File: config.mk
export PLATFORM = sky130hd
export DESIGN_NAME = mac_address_claim_protocol
export DESIGN_NICKNAME = d
export VERILOG_FILES = /design/src/rtl/core/macp_pkg.sv /design/src/rtl/core/macp_ctrl.sv /design/src/rtl/core/macp_dp.sv /design/src/rtl/core/mac_address_claim_protocol.sv
export SDC_FILE = /design/constraint.sdc
export NUM_CORES = 2
export LEC_CHECK = 0
export BUFFER_PORTS_ARGS = -buffer_cell sky130_fd_sc_hd__buf_2
export CELL_PAD_IN_SITES_DETAIL_PLACEMENT = 2
export CELL_PAD_IN_SITES_GLOBAL_PLACEMENT = 2
export CORE_MARGIN = 5
export CORE_UTILIZATION = 38
export DETAILED_ROUTE_END_ITERATION = 16
export PLACE_DENSITY_LB_ADDON = 0.1
export SLEW_MARGIN = 20
export SYNTH_ARGS = -nofsm -noshare
export SYNTH_HDL_FRONTEND = slang
export SYNTH_HIERARCHICAL = 1
export SYNTH_SLANG_ARGS = --single-unit
export TNS_END_PERCENT = 10
File: constraint.sdc
create_clock -name i_clk -period 13.8 [get_ports i_clk]
set_input_delay 2.76 -clock i_clk [delete_from_list [all_inputs] [get_ports i_clk]]
set_output_delay 2.76 -clock i_clk [all_outputs]
set_load 0.05 [all_outputs]
File: src/rtl/core/macp_pkg.sv
// ----------------------------------------------------------------------------
// macp_pkg
// Shared types and constants of the address claim block.
// ----------------------------------------------------------------------------
package macp_pkg;

    typedef struct packed {
        logic [1:0]  mode;
        logic [63:0] now_ns;
        logic [31:0] addr_prefix;
        logic [15:0] addr_low;
        logic [15:0] addr_count;
        logic [30:0] random_offset;
        logic [15:0] random_fraction;
    } t_in_word;

    typedef struct packed {
        logic        send_valid;
        logic [1:0]  send_kind;
        logic [15:0] request_low;
        logic [15:0] req_count;
        logic [15:0] conflict_low;
        logic [15:0] conf_count;
        logic [1:0]  protocol_state;
        logic        save_request;
    } t_out_word;

    localparam logic [1:0] MODE_TICK    = 2'd0;
    localparam logic [1:0] MODE_PROBE   = 2'd1;
    localparam logic [1:0] MODE_DEFEND  = 2'd2;
    localparam logic [1:0] MODE_RESERVE = 2'd3;

    localparam logic [1:0] ST_IDLE     = 2'd0;
    localparam logic [1:0] ST_PROBE    = 2'd1;
    localparam logic [1:0] ST_ANNOUNCE = 2'd2;

    localparam logic [1:0] KIND_PROBE    = 2'd0;
    localparam logic [1:0] KIND_DEFEND   = 2'd1;
    localparam logic [1:0] KIND_ANNOUNCE = 2'd2;

    localparam logic [2:0] CFG_PREFIX  = 3'd0;
    localparam logic [2:0] CFG_SIZE    = 3'd1;
    localparam logic [2:0] CFG_PINT    = 3'd2;
    localparam logic [2:0] CFG_PJIT    = 3'd3;
    localparam logic [2:0] CFG_AINT    = 3'd4;
    localparam logic [2:0] CFG_AJIT    = 3'd5;
    localparam logic [2:0] CFG_RETX    = 3'd6;

    localparam logic [15:0] DEFENSE_RANGE = 16'd8;
    localparam logic [19:0] NS_PER_MS     = 20'd1000000;

    // Commands from the controller to the datapath.
    typedef struct packed {
        logic load;      // capture input word, compute overlap and decision
        logic div_start; // start offset remainder
        logic mul_start; // start delay computation
        logic commit;    // write state and build result
    } t_cmd;

    // Status from the datapath to the controller.
    typedef struct packed {
        logic need_claim;
        logic need_delay;
        logic div_done;
        logic mul_done;
    } t_stat;

endpackage

File: src/rtl/core/macp_ctrl.sv
// ----------------------------------------------------------------------------
// macp_ctrl
// Sequencer that steps one word through decide, divide, delay and commit.
// ----------------------------------------------------------------------------
module macp_ctrl (
    input  logic            i_clk,
    input  logic            i_rst_n,
    input  logic            i_valid,
    output logic            o_stall,
    input  logic            i_out_full,
    input  macp_pkg::t_stat i_stat,
    output macp_pkg::t_cmd  o_cmd
);
    import macp_pkg::*;

    localparam logic [2:0] S_IDLE   = 3'd0;
    localparam logic [2:0] S_DECIDE = 3'd1;
    localparam logic [2:0] S_DIV    = 3'd2;
    localparam logic [2:0] S_MUL    = 3'd3;
    localparam logic [2:0] S_COMMIT = 3'd4;

    logic [2:0] r_state, n_state;

    assign o_stall = (r_state != S_IDLE);

    always_comb begin
        n_state = r_state;
        o_cmd   = '0;
        unique case (r_state)
            S_IDLE: begin
                if (i_valid) begin
                    o_cmd.load = 1'b1;
                    n_state    = S_DECIDE;
                end
            end
            S_DECIDE: begin
                if (i_stat.need_claim) begin
                    o_cmd.div_start = 1'b1;
                    n_state         = S_DIV;
                end else if (i_stat.need_delay) begin
                    o_cmd.mul_start = 1'b1;
                    n_state         = S_MUL;
                end else begin
                    n_state = S_COMMIT;
                end
            end
            S_DIV: begin
                if (i_stat.div_done) begin
                    o_cmd.mul_start = 1'b1;
                    n_state         = S_MUL;
                end
            end
            S_MUL: begin
                if (i_stat.mul_done) n_state = S_COMMIT;
            end
            S_COMMIT: begin
                if (!i_out_full) begin
                    o_cmd.commit = 1'b1;
                    n_state      = S_IDLE;
                end
            end
            default: n_state = S_IDLE;
        endcase
    end

    always_ff @(posedge i_clk) begin
        if (!i_rst_n) begin
            r_state <= S_IDLE;
        end else begin
            r_state <= n_state;
        end
    end

endmodule

File: src/rtl/core/macp_dp.sv
// ----------------------------------------------------------------------------
// macp_dp
// Claim state, overlap check, serial remainder and serial delay multiply.
// ----------------------------------------------------------------------------
module macp_dp (
    input  logic               i_clk,
    input  logic               i_rst_n,
    input  macp_pkg::t_in_word i_in,
    input  macp_pkg::t_cmd     i_cmd,
    output macp_pkg::t_stat    o_stat,
    input  logic               i_cfg_we,
    input  logic [2:0]         i_cfg_idx,
    input  logic [31:0]        i_cfg_data,
    output macp_pkg::t_out_word o_res
);
    import macp_pkg::*;

    // Configuration.
    logic [31:0] r_prefix;
    logic [15:0] r_size, r_pint, r_pjit, r_aint, r_ajit;
    logic [3:0]  r_retx;

    always_ff @(posedge i_clk) begin
        if (!i_rst_n) begin
            r_prefix <= 32'h91E0F000;
            r_size   <= 16'hFE00;
            r_pint   <= 16'd500;
            r_pjit   <= 16'd100;
            r_aint   <= 16'd3000;
            r_ajit   <= 16'd2000;
            r_retx   <= 4'd3;
        end else if (i_cfg_we) begin
            unique case (i_cfg_idx)
                CFG_PREFIX: r_prefix <= i_cfg_data;
                CFG_SIZE:   r_size   <= i_cfg_data[15:0];
                CFG_PINT:   r_pint   <= i_cfg_data[15:0];
                CFG_PJIT:   r_pjit   <= i_cfg_data[15:0];
                CFG_AINT:   r_aint   <= i_cfg_data[15:0];
                CFG_AJIT:   r_ajit   <= i_cfg_data[15:0];
                CFG_RETX:   r_retx   <= i_cfg_data[3:0];
                default: ;
            endcase
        end
    end

    // Claim state.
    logic [1:0]  r_cstate;
    logic [15:0] r_off, r_cnt;
    logic [3:0]  r_left;
    logic [63:0] r_deadline;

    // Captured word.
    t_in_word r_in;
    always_ff @(posedge i_clk) begin
        if (i_cmd.load) r_in <= i_in;
    end

    // Overlap against the current range (evaluated on the captured word).
    logic [15:0] ov_oe, ov_re, ov_n, ov_cs, ov_a, ov_b;
    logic        ov_hit;
    always_comb begin
        ov_oe = r_off + r_cnt;
        ov_re = r_in.addr_low + r_in.addr_count;
        ov_cs = '0;
        ov_a  = '0;
        ov_b  = '0;
        if (r_off >= r_in.addr_low && r_off <= ov_re) begin
            ov_cs = r_off;
            ov_a  = (ov_oe < ov_re) ? ov_oe : ov_re;
            ov_b  = r_off;
        end else if (r_in.addr_low >= r_off && r_in.addr_low <= ov_oe) begin
            ov_cs = r_in.addr_low;
            ov_a  = (ov_re < ov_oe) ? ov_re : ov_oe;
            ov_b  = r_in.addr_low;
        end
        ov_n   = (r_in.addr_prefix == r_prefix) ? (ov_a - ov_b) : 16'd0;
        ov_hit = (ov_n != 16'd0);
    end

    // Decision, registered in the decide cycle.
    logic [15:0] lim, clamp;
    logic        d_claim, d_delay, d_tick_go;
    logic [15:0] d_n;
    always_comb begin
        lim       = (r_size != 16'd0) ? (r_size - 16'd1) : 16'd0;
        clamp     = (r_in.addr_count > lim) ? lim : r_in.addr_count;
        d_claim   = 1'b0;
        d_n       = DEFENSE_RANGE;
        d_tick_go = (r_in.now_ns >= r_deadline) &&
                    (r_cstate == ST_PROBE || r_cstate == ST_ANNOUNCE);
        case (r_in.mode)
            MODE_PROBE:   d_claim = ov_hit && (r_cstate == ST_PROBE);
            MODE_DEFEND:  d_claim = ov_hit;
            MODE_RESERVE: begin
                d_claim = (clamp > r_cnt);
                d_n     = clamp;
            end
            default: d_claim = 1'b0;
        endcase
        d_delay = d_claim || ((r_in.mode == MODE_TICK) && d_tick_go);
    end

    logic        r_claim, r_tick_go, r_defend;
    logic [15:0] r_n, r_cs, r_ovn;
    logic [63:0] r_base;
    always_ff @(posedge i_clk) begin
        if (!i_cmd.load) begin
            r_claim   <= d_claim;
            r_tick_go <= (r_in.mode == MODE_TICK) && d_tick_go;
            r_defend  <= (r_in.mode == MODE_PROBE) && ov_hit && (r_cstate == ST_ANNOUNCE);
            r_n       <= d_n;
            r_cs      <= ov_cs;
            r_ovn     <= ov_n;
            r_base    <= (r_in.mode == MODE_RESERVE) ? 64'd0 : r_in.now_ns;
        end
    end
    // Decision values are stable from the decide cycle on, since the claim
    // state only changes at commit.
    assign o_stat.need_claim = d_claim;
    assign o_stat.need_delay = d_delay;

    // Serial remainder: random_offset mod (size - n), one bit per cycle.
    logic [15:0] r_div_d;
    logic [30:0] r_div_q;
    logic [15:0] r_rem;
    logic [4:0]  r_div_cnt;
    logic        r_div_busy, r_div_zero;
    logic [16:0] rem_sh, rem_sub;
    assign rem_sh  = {r_rem, r_div_q[30]};
    assign rem_sub = rem_sh - {1'b0, r_div_d};
    always_ff @(posedge i_clk) begin
        if (!i_rst_n) begin
            r_div_busy <= 1'b0;
        end else if (i_cmd.div_start) begin
            r_div_busy <= 1'b1;
            r_div_cnt  <= 5'd30;
            r_div_q    <= r_in.random_offset;
            r_rem      <= '0;
            r_div_d    <= r_size - d_n;
            r_div_zero <= !(r_size > d_n);
        end else if (r_div_busy) begin
            r_div_q <= {r_div_q[29:0], 1'b0};
            r_rem   <= (rem_sh >= {1'b0, r_div_d}) ? rem_sub[15:0] : rem_sh[15:0];
            if (r_div_cnt == 5'd0) r_div_busy <= 1'b0;
            else r_div_cnt <= r_div_cnt - 5'd1;
        end
    end
    assign o_stat.div_done = !r_div_busy && !i_cmd.div_start;

    // Serial delay: interval*1e6 + (jitter*frac*1e6)>>16, then saturating add.
    logic [31:0] r_jf;       // jitter * fraction
    logic [51:0] r_acc;      // jitter * fraction * 1e6
    logic [19:0] r_mbits;
    logic [4:0]  r_mcnt;
    logic [1:0]  r_mph;
    logic [15:0] r_int;
    logic [35:0] r_ins;
    logic        r_mbusy;
    logic        ann_sel;
    logic [15:0] sel_int, sel_jit;
    logic [64:0] sum;
    // The announce timing applies only to a tick that fires while announcing.
    assign ann_sel = (r_in.mode == MODE_TICK) && d_tick_go && (r_cstate == ST_ANNOUNCE);
    assign sel_int = ann_sel ? r_aint : r_pint;
    assign sel_jit = ann_sel ? r_ajit : r_pjit;
    always_ff @(posedge i_clk) begin
        if (!i_rst_n) begin
            r_mbusy <= 1'b0;
        end else if (i_cmd.mul_start) begin
            r_mbusy <= 1'b1;
            r_mph   <= 2'd0;
            r_jf    <= 32'(sel_jit) * 32'(r_in.random_fraction);
            r_int   <= sel_int;
            r_acc   <= '0;
            r_mbits <= NS_PER_MS;
            r_mcnt  <= 5'd19;
        end else if (r_mbusy) begin
            unique case (r_mph)
                2'd0: begin
                    // Shift-add one multiplier bit per cycle.
                    r_acc   <= {r_acc[50:0], 1'b0} +
                               (r_mbits[19] ? {20'd0, r_jf} : 52'd0);
                    r_mbits <= {r_mbits[18:0], 1'b0};
                    if (r_mcnt == 5'd0) r_mph <= 2'd1;
                    else r_mcnt <= r_mcnt - 5'd1;
                end
                2'd1: begin
                    r_ins <= 36'(r_int) * 36'(NS_PER_MS);
                    r_mph <= 2'd2;
                end
                default: begin
                    r_mbusy <= 1'b0;
                end
            endcase
        end
    end
    assign o_stat.mul_done = !r_mbusy && !i_cmd.mul_start;
    assign sum = {1'b0, r_base} + {29'd0, r_ins} + {29'd0, r_acc[51:16]};

    // Commit.
    t_out_word n_res;
    always_comb begin
        n_res                = '0;
        n_res.protocol_state = r_cstate;
        if (r_claim) begin
            n_res.protocol_state = ST_PROBE;
        end else if (r_tick_go) begin
            n_res.send_valid = 1'b1;
            if (r_cstate == ST_PROBE) begin
                n_res.send_kind = KIND_PROBE;
                if (r_left <= 4'd1) begin
                    n_res.protocol_state = ST_ANNOUNCE;
                    n_res.save_request   = 1'b1;
                end
            end else begin
                n_res.send_kind = KIND_ANNOUNCE;
            end
        end else if (r_defend) begin
            n_res.send_valid   = 1'b1;
            n_res.send_kind    = KIND_DEFEND;
            n_res.conflict_low = r_cs;
            n_res.conf_count   = r_ovn;
        end
        n_res.request_low = r_claim ? (r_div_zero ? 16'd0 : r_rem) : r_off;
        n_res.req_count   = r_claim ? r_n : r_cnt;
    end

    always_ff @(posedge i_clk) begin
        if (!i_rst_n) begin
            r_cstate   <= ST_IDLE;
            r_off      <= '0;
            r_cnt      <= '0;
            r_left     <= '0;
            r_deadline <= '0;
        end else if (i_cmd.commit) begin
            r_cstate <= n_res.protocol_state;
            r_off    <= n_res.request_low;
            r_cnt    <= n_res.req_count;
            if (r_claim) r_left <= r_retx;
            else if (r_tick_go && r_cstate == ST_PROBE)
                r_left <= (r_left <= 4'd1) ? 4'd0 : r_left - 4'd1;
            if (r_claim || r_tick_go)
                r_deadline <= sum[64] ? 64'hFFFF_FFFF_FFFF_FFFF : sum[63:0];
        end
    end

    always_ff @(posedge i_clk) begin
        if (i_cmd.commit) o_res <= n_res;
    end

endmodule

File: src/rtl/core/mac_address_claim_protocol.sv
// ----------------------------------------------------------------------------
// mac_address_claim_protocol
// Multicast MAC address range claim engine with probe, announce and defend.
// ----------------------------------------------------------------------------
// Usage: each input word is an event (tick, received probe, received defend
// or announce, or reserve request). Every accepted word yields exactly one
// result word carrying the message to send, our range and the claim state.
// The input channel is i_in / i_in_valid / o_in_stall; the output channel is
// o_out / o_out_valid / i_out_stall. Registers are written through i_cfg_we /
// i_cfg_idx / i_cfg_data, and the user must do so only while the block is
// idle; the block itself does not enforce this. An event that makes no new
// claim and sets no deadline goes from decide straight to commit; a tick that
// sends first passes through the serial multiply of jitter by the nanosecond
// scale (one bit per cycle); a new claim also runs the serial remainder of the
// random offset before it. One word is worked on at a time; the next word can
// be accepted in the cycle after the previous one commits its result.
// Reset clears the claim to idle, with zero offset, count and deadline, and
// loads the registers with their default values.
// While the receiver stalls, a finished result waits in the output register;
// the next word may be accepted and worked on, and it waits to commit until
// the output register is free.
// ----------------------------------------------------------------------------
module mac_address_claim_protocol (
    input  logic                 i_clk,
    input  logic                 i_rst_n,
    input  macp_pkg::t_in_word   i_in,
    input  logic                 i_in_valid,
    output logic                 o_in_stall,
    output macp_pkg::t_out_word  o_out,
    output logic                 o_out_valid,
    input  logic                 i_out_stall,
    input  logic                 i_cfg_we,
    input  logic [2:0]           i_cfg_idx,
    input  logic [31:0]          i_cfg_data
);
    import macp_pkg::*;

    t_cmd  cmd;
    t_stat stat;
    logic  r_out_valid;
    logic  out_full;

    // The output register is busy while a word waits and the receiver stalls.
    assign out_full = r_out_valid && i_out_stall;

    macp_ctrl u_ctrl (
        .i_clk      (i_clk),
        .i_rst_n    (i_rst_n),
        .i_valid    (i_in_valid),
        .o_stall    (o_in_stall),
        .i_out_full (out_full),
        .i_stat     (stat),
        .o_cmd      (cmd)
    );

    macp_dp u_dp (
        .i_clk      (i_clk),
        .i_rst_n    (i_rst_n),
        .i_in       (i_in),
        .i_cmd      (cmd),
        .o_stat     (stat),
        .i_cfg_we   (i_cfg_we),
        .i_cfg_idx  (i_cfg_idx),
        .i_cfg_data (i_cfg_data),
        .o_res      (o_out)
    );

    always_ff @(posedge i_clk) begin
        if (!i_rst_n) begin
            r_out_valid <= 1'b0;
        end else if (cmd.commit) begin
            r_out_valid <= 1'b1;
        end else if (!i_out_stall) begin
            r_out_valid <= 1'b0;
        end
    end
    assign o_out_valid = r_out_valid;

    // A commit never overwrites a result that is still waiting.
    a_no_overwrite: assert property (@(posedge i_clk) disable iff (!i_rst_n)
        cmd.commit |-> !out_full)
        else $error("result overwritten");

    // A word is accepted only when no other word is in flight.
    a_one_at_a_time: assert property (@(posedge i_clk) disable iff (!i_rst_n)
        cmd.load |=> o_in_stall)
        else $error("second word accepted in flight");

    // Save is only reported together with a probe send.
    a_save_probe: assert property (@(posedge i_clk) disable iff (!i_rst_n)
        (o_out_valid && o_out.save_request) |->
        (o_out.send_valid && o_out.protocol_state == ST_ANNOUNCE))
        else $error("save without final probe");

endmodule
----------
● **Task requirements**
Go through the material above and output exactly the lines from the one containing "(r_cstate == ST_PROBE);" through the one containing "end else if (i_cmd.div_start) begin".

● **Finished exercise**
            MODE_PROBE:   d_claim = ov_hit && (r_cstate == ST_PROBE);
            MODE_DEFEND:  d_claim = ov_hit;
            MODE_RESERVE: begin
                d_claim = (clamp > r_cnt);
                d_n     = clamp;
            end
            default: d_claim = 1'b0;
        endcase
        d_delay = d_claim || ((r_in.mode == MODE_TICK) && d_tick_go);
    end

    logic        r_claim, r_tick_go, r_defend;
    logic [15:0] r_n, r_cs, r_ovn;
    logic [63:0] r_base;
    always_ff @(posedge i_clk) begin
        if (!i_cmd.load) begin
            r_claim   <= d_claim;
            r_tick_go <= (r_in.mode == MODE_TICK) && d_tick_go;
            r_defend  <= (r_in.mode == MODE_PROBE) && ov_hit && (r_cstate == ST_ANNOUNCE);
            r_n       <= d_n;
            r_cs      <= ov_cs;
            r_ovn     <= ov_n;
            r_base    <= (r_in.mode == MODE_RESERVE) ? 64'd0 : r_in.now_ns;
        end
    end
    // Decision values are stable from the decide cycle on, since the claim
    // state only changes at commit.
    assign o_stat.need_claim = d_claim;
    assign o_stat.need_delay = d_delay;

    // Serial remainder: random_offset mod (size - n), one bit per cycle.
    logic [15:0] r_div_d;
    logic [30:0] r_div_q;
    logic [15:0] r_rem;
    logic [4:0]  r_div_cnt;
    logic        r_div_busy, r_div_zero;
    logic [16:0] rem_sh, rem_sub;
    assign rem_sh  = {r_rem, r_div_q[30]};
    assign rem_sub = rem_sh - {1'b0, r_div_d};
    always_ff @(posedge i_clk) begin
        if (!i_rst_n) begin
            r_div_busy <= 1'b0;
        end else if (i_cmd.div_start) begin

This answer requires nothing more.